Taken from Langer 2014
Union – running time
union(i,j)
Quick Union
find Union by size Union by height
Note: These are worst case complexities.
Quick union makes 2 calls to find.
union-find – heuristics – path compression
• Find path = nodes visited during the execution of find() on the trip to the root.
• Make all nodes on the find path direct children of root.
union-find – heuristics – path compression
if p[i] == i {
return find(p[i]);
p[i] = find(p[i]);
return p[i];
union-find – running time
• Use union by size and path compression.
• m union or find operations take O( m α(n) ).
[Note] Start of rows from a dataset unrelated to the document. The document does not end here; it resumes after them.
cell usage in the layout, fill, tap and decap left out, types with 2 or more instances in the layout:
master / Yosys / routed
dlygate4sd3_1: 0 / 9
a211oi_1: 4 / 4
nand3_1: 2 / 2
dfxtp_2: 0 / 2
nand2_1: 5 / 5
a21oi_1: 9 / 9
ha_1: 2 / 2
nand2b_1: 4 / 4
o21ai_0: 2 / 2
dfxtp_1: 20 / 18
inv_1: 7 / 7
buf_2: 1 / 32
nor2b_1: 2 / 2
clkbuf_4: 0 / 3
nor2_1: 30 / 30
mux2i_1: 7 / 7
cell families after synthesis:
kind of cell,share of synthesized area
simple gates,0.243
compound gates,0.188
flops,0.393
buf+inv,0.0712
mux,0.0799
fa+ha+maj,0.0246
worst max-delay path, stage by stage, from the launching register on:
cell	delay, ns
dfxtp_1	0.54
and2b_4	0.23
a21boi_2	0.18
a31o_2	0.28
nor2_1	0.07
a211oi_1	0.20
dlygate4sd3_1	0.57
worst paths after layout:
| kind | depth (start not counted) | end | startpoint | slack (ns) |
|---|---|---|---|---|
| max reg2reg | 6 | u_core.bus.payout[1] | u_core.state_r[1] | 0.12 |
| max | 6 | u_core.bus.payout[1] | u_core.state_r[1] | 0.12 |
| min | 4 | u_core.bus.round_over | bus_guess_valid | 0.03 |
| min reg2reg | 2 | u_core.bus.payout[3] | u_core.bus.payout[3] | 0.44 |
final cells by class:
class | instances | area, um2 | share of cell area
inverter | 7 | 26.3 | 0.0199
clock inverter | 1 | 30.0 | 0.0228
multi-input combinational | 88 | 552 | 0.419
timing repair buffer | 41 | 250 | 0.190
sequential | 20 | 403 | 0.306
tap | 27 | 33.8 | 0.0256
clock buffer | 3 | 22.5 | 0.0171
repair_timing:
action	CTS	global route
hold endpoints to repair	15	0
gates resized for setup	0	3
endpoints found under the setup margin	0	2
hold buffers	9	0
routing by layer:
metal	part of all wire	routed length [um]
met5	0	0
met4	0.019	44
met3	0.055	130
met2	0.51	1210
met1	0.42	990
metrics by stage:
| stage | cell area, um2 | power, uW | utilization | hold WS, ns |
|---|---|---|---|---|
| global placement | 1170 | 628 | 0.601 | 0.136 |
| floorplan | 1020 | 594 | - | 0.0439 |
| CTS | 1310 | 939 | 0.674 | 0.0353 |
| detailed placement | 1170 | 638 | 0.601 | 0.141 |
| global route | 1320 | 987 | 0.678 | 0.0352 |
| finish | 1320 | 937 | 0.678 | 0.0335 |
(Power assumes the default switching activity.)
What is α(n) ?
n α(n) 0-2 0 31 4-7 2 8 – 2047 3
2048 – A4(1) 4 Where A4(1) >> 1080 !!
union-find – running time
• Use union by size and path compression.
• Huge Practical problem.
• 1010 edges connecting 109 nodes.
• The heuristics reduces time from 3.000 years to 1 minute
• Supercomputer wont help much
• Good algorithm makes solution possible
• Good algorithms makes it possible to solve problems that could not otherwise be addressed.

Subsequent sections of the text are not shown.